• _ABOUT THIS TASK_: Since only part of the material below is wanted, output exactly the lines from the one with "package crtc_ovr_pkg;" up to and including the one with "localparam int OFS_VADJ".

• _GIVEN RECORDS_:
Content starts

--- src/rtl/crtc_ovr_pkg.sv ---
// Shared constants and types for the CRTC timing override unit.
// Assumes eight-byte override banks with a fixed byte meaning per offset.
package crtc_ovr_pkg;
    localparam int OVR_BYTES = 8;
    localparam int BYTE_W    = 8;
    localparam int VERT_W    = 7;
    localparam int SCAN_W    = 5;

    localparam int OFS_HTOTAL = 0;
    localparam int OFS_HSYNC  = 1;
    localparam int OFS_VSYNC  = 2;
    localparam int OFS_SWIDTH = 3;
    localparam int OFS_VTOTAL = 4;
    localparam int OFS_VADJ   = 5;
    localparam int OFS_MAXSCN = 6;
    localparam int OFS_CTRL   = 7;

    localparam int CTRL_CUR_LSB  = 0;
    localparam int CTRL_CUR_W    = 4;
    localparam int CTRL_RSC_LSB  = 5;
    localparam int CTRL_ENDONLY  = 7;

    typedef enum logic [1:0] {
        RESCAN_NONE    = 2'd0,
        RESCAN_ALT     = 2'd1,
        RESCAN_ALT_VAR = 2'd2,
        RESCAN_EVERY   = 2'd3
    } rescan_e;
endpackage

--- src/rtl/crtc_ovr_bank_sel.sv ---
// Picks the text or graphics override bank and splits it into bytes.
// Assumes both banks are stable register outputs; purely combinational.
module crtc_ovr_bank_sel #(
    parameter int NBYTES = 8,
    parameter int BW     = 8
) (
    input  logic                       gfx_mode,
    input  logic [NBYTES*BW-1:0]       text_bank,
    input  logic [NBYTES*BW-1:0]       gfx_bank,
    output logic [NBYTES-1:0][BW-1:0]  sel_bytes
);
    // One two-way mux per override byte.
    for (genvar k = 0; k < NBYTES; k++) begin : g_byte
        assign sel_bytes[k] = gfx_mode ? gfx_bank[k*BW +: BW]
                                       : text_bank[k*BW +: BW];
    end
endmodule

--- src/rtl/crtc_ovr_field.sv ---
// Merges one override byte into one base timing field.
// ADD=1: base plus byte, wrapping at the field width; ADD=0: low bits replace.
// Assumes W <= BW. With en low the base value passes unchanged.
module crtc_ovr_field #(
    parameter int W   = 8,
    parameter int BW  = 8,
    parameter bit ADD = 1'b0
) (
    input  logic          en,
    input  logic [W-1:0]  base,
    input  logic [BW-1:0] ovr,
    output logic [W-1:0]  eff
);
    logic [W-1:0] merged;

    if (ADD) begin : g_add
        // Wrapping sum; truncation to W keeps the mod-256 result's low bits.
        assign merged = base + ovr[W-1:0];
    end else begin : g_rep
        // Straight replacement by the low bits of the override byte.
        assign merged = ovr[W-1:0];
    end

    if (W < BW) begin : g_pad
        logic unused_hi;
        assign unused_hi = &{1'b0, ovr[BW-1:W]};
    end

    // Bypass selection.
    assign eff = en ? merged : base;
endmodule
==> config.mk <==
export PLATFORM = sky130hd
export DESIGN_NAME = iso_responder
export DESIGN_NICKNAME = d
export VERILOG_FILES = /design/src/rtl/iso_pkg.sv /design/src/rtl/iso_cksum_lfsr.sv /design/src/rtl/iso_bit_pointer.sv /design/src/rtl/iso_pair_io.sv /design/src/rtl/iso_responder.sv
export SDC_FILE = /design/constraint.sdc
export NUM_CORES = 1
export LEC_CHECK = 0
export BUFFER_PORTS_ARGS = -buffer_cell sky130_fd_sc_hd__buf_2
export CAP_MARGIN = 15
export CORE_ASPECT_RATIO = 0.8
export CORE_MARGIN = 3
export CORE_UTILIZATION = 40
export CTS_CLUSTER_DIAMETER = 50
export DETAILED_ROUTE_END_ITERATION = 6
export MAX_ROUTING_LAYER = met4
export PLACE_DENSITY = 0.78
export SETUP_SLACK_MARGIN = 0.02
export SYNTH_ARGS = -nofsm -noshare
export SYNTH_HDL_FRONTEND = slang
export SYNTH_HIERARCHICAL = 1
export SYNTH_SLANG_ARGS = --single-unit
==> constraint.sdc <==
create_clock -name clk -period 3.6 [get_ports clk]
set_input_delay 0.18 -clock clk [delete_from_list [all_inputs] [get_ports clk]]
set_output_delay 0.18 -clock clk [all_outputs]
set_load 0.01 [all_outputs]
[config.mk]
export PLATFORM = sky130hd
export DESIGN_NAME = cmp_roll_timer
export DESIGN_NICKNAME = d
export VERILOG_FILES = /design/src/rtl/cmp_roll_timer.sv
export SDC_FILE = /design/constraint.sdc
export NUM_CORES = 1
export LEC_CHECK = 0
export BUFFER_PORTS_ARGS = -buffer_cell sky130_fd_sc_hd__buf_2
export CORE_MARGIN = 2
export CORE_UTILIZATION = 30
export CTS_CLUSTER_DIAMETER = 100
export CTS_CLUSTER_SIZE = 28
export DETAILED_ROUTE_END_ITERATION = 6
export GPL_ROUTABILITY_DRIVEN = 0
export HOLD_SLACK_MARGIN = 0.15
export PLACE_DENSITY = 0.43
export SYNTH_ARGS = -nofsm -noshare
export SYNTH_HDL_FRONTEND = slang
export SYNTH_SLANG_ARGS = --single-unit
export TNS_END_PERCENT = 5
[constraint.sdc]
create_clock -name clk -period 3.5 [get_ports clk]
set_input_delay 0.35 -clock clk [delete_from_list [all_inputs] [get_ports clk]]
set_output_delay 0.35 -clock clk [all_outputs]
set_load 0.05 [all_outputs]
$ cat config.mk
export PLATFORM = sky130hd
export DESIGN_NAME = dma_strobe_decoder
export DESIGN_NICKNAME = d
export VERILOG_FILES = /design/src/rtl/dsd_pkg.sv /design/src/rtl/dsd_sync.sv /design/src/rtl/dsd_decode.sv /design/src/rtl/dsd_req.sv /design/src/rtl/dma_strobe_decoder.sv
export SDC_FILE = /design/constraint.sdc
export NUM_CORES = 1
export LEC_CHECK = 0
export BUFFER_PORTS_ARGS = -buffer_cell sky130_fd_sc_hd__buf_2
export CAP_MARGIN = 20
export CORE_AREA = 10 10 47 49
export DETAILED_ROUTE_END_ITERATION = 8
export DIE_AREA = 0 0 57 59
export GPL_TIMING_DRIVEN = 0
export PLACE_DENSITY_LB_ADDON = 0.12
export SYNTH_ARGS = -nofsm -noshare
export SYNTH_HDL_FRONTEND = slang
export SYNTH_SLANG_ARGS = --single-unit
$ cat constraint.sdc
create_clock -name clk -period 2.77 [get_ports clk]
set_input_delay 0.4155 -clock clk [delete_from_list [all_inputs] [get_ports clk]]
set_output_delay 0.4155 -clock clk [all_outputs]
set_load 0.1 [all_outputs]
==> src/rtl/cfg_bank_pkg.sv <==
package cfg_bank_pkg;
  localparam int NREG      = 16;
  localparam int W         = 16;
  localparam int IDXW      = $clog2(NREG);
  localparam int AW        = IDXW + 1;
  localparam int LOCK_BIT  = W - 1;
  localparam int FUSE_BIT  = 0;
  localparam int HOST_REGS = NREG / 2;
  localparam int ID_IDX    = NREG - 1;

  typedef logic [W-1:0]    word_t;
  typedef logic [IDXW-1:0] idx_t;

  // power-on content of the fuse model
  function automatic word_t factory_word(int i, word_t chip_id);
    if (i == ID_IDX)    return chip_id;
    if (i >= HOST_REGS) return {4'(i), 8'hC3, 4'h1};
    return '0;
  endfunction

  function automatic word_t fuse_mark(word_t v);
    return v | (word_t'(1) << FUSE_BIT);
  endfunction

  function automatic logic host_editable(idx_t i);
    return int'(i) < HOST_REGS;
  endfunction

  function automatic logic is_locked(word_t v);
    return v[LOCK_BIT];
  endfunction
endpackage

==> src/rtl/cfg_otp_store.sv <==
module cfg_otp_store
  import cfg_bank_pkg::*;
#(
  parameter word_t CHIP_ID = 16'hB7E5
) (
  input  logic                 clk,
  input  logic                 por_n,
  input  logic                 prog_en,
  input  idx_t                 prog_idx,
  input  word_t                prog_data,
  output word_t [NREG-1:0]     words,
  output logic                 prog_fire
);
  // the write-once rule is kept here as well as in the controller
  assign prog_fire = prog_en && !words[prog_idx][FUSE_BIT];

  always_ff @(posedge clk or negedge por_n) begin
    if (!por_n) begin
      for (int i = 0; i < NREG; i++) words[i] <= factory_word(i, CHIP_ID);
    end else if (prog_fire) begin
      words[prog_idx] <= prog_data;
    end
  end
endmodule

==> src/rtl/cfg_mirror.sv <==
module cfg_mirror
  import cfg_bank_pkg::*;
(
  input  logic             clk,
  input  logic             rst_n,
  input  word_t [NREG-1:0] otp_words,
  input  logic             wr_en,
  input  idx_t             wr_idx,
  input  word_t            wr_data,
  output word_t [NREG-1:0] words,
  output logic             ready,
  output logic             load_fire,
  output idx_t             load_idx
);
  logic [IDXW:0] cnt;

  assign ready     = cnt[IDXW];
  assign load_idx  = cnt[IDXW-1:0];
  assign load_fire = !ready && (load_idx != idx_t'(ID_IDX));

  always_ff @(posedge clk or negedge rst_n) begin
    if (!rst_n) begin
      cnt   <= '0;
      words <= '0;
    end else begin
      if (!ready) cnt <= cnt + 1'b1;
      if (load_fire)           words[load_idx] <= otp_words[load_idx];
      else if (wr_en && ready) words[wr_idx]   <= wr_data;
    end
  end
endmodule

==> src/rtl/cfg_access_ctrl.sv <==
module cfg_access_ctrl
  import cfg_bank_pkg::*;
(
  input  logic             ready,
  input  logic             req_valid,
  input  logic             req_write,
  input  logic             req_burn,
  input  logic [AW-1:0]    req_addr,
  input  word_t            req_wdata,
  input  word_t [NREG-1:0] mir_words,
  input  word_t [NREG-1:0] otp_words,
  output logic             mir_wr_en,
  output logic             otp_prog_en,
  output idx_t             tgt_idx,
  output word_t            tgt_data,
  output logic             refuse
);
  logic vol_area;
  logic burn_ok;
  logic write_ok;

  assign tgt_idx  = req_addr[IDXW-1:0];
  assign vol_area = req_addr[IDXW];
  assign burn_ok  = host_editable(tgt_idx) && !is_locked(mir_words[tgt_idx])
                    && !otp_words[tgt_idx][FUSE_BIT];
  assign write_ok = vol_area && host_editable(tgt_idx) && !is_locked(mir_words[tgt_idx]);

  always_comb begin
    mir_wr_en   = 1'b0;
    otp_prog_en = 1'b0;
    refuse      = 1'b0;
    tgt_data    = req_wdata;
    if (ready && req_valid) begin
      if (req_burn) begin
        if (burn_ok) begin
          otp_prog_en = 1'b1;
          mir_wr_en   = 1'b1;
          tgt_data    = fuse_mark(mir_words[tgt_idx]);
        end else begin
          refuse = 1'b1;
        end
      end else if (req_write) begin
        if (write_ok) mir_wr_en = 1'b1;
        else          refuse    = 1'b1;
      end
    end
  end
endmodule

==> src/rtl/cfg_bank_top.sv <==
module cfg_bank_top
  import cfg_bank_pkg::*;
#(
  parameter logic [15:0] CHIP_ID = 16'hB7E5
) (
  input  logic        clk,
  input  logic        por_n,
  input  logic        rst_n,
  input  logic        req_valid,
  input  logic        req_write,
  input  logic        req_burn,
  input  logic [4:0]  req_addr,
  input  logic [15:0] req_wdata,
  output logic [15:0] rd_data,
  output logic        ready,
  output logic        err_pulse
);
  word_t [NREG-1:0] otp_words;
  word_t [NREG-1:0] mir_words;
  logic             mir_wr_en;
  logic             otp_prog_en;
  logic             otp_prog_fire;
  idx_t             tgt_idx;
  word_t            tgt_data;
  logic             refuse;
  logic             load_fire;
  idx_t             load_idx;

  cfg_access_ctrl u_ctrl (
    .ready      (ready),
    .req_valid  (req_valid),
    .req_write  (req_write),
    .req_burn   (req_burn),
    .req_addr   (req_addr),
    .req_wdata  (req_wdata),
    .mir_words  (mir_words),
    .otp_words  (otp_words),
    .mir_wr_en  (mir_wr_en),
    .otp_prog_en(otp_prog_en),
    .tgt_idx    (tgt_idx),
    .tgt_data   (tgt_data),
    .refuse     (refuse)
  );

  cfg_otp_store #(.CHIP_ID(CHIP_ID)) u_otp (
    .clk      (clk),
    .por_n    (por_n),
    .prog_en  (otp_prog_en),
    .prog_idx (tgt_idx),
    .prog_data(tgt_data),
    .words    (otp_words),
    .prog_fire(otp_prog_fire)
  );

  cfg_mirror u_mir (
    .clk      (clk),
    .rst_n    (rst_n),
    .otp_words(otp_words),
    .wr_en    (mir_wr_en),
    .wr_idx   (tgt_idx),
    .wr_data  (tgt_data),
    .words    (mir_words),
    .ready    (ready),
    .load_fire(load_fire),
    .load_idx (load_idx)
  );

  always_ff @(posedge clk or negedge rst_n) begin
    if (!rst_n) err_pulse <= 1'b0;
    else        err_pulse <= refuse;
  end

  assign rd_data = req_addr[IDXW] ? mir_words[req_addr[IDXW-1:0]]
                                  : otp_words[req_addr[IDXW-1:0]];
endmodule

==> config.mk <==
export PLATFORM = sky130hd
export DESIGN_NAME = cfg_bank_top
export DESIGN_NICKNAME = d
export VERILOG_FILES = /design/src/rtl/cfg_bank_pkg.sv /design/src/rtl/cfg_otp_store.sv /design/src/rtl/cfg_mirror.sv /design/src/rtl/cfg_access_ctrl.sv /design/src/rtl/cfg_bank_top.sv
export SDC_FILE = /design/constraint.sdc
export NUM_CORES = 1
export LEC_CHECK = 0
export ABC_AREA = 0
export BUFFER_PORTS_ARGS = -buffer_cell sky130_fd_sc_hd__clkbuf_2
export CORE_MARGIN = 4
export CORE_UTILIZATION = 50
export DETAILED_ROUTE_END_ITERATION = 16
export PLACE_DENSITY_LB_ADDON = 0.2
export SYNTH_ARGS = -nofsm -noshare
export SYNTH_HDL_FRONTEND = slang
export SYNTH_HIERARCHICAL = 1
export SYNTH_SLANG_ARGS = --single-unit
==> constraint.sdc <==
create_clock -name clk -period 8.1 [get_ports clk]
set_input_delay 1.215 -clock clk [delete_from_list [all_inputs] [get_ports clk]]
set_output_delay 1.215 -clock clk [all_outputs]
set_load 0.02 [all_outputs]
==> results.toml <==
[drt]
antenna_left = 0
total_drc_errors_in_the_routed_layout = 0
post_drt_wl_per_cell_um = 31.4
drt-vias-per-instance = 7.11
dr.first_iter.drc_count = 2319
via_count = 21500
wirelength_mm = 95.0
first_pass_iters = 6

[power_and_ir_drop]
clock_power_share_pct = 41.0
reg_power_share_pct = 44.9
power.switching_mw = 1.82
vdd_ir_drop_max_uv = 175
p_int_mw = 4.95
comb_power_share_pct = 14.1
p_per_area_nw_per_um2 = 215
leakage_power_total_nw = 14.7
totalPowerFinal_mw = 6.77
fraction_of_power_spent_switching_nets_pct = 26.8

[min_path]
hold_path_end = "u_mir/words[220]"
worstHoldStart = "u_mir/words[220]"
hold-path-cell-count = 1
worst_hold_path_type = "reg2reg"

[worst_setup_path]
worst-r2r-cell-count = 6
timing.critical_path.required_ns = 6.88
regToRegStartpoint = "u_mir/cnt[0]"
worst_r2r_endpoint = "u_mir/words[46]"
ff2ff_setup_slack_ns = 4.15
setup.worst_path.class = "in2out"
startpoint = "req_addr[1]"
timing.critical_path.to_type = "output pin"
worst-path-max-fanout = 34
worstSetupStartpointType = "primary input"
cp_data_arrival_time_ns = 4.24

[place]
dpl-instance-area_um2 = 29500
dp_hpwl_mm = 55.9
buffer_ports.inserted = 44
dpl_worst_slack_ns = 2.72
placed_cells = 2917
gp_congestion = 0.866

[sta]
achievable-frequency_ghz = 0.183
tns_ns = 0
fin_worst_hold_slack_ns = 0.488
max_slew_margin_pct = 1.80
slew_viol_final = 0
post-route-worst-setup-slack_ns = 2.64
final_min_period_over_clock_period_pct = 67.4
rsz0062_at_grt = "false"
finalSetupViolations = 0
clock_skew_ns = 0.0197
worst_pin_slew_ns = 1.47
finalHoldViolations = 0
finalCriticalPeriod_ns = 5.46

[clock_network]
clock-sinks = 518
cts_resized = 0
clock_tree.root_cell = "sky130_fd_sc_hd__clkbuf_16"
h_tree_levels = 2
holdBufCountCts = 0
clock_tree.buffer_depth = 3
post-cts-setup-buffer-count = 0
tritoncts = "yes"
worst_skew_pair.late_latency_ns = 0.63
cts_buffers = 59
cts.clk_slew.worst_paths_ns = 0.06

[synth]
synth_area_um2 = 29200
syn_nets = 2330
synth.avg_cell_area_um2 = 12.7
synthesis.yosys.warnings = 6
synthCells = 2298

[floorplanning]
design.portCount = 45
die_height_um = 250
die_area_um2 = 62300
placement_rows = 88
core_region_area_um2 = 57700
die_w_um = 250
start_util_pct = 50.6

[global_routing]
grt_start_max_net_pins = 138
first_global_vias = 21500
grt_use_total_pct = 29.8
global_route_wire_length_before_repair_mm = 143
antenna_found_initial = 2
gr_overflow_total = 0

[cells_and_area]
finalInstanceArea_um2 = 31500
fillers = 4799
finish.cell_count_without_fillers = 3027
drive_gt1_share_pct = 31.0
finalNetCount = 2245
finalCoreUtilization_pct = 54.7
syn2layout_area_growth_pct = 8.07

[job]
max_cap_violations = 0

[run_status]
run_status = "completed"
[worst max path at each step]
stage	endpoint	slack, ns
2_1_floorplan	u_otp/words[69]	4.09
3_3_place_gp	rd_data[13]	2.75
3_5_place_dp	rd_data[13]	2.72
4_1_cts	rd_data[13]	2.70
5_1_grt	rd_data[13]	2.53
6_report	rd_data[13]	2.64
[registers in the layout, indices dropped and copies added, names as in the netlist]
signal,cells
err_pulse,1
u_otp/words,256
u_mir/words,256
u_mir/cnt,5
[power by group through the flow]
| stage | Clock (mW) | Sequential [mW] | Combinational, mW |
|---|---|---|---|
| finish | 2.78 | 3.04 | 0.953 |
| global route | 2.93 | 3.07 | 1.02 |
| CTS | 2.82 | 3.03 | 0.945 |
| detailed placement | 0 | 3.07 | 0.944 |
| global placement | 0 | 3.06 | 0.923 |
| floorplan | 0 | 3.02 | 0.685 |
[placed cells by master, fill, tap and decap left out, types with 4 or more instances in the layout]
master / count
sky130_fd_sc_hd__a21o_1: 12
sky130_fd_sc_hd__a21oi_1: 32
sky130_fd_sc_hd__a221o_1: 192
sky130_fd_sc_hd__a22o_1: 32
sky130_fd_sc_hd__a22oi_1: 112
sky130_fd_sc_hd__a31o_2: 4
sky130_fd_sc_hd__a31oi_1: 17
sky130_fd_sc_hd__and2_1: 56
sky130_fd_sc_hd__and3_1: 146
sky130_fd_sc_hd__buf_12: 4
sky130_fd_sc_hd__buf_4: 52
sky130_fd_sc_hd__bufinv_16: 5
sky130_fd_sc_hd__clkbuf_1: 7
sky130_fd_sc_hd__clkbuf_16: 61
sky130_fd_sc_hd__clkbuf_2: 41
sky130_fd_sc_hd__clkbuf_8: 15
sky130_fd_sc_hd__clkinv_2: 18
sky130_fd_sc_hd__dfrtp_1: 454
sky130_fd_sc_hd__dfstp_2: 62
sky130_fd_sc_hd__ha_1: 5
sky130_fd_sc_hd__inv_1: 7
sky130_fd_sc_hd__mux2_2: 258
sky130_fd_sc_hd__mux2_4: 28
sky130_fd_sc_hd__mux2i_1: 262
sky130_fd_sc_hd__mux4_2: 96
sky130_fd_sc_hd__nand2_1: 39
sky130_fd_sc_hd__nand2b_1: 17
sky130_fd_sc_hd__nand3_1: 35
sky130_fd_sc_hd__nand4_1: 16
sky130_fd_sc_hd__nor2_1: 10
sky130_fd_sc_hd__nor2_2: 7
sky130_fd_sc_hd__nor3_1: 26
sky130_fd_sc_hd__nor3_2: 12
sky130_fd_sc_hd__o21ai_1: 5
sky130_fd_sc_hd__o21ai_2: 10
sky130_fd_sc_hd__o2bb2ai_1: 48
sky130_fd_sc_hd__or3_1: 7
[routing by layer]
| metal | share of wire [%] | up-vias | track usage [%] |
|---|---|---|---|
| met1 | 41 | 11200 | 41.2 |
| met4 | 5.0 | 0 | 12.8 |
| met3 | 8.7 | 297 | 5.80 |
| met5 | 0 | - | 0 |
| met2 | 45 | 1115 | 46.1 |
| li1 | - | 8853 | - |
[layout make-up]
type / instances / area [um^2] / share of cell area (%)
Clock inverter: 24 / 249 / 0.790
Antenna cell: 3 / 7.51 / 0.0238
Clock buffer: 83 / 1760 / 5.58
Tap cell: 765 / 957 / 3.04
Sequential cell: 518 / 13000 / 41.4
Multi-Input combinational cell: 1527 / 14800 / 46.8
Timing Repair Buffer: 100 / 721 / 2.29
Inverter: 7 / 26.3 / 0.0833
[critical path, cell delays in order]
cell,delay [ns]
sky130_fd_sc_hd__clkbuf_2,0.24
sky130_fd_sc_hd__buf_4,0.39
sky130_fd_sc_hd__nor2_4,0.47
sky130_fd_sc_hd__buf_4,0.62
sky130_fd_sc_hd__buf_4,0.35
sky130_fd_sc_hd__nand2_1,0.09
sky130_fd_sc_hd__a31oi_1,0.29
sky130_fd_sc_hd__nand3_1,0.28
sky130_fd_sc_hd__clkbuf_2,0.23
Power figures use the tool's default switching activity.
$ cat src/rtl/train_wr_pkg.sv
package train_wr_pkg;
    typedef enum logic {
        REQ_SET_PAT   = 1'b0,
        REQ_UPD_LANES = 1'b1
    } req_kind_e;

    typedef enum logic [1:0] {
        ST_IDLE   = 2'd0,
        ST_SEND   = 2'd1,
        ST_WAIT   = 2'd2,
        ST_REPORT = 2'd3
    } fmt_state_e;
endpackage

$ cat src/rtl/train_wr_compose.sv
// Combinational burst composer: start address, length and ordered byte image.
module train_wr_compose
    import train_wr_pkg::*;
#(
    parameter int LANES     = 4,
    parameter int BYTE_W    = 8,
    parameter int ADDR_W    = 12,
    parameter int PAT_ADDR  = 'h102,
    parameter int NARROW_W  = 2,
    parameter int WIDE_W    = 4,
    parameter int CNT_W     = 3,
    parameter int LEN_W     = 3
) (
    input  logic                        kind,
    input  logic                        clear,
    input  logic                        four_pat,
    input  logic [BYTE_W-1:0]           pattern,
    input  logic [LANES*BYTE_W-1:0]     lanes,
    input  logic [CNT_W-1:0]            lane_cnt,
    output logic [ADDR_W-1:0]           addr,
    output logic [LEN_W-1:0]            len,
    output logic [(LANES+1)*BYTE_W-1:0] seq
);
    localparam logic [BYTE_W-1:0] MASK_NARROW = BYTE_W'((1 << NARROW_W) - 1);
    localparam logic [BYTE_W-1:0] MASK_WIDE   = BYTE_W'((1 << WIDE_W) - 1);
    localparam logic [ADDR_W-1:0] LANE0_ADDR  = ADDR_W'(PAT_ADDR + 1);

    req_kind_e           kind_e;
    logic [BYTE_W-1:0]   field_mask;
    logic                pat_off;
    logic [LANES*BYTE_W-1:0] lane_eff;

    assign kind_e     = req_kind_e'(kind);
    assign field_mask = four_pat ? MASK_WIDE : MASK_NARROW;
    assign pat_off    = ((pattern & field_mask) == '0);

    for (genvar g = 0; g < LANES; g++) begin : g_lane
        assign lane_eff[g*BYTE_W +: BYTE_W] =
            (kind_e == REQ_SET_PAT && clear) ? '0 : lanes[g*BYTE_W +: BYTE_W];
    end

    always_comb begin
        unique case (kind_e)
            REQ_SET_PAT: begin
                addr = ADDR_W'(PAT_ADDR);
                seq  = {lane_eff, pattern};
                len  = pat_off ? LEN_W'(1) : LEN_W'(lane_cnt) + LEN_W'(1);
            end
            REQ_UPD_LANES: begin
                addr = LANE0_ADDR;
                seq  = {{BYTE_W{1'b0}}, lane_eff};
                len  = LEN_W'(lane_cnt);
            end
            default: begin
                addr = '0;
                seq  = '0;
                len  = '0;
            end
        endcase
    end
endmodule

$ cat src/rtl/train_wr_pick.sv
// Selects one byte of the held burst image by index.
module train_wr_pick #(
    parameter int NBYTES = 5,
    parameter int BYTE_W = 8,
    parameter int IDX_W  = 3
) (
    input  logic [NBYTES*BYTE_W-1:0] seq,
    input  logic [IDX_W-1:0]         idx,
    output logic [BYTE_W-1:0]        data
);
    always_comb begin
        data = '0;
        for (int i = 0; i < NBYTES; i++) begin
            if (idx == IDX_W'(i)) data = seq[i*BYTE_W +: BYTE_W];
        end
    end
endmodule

Content ends

• _OUTPUT OF THE EXERCISE_:
package crtc_ovr_pkg;
    localparam int OVR_BYTES = 8;
    localparam int BYTE_W    = 8;
    localparam int VERT_W    = 7;
    localparam int SCAN_W    = 5;

    localparam int OFS_HTOTAL = 0;
    localparam int OFS_HSYNC  = 1;
    localparam int OFS_VSYNC  = 2;
    localparam int OFS_SWIDTH = 3;
    localparam int OFS_VTOTAL = 4;
    localparam int OFS_VADJ   = 5;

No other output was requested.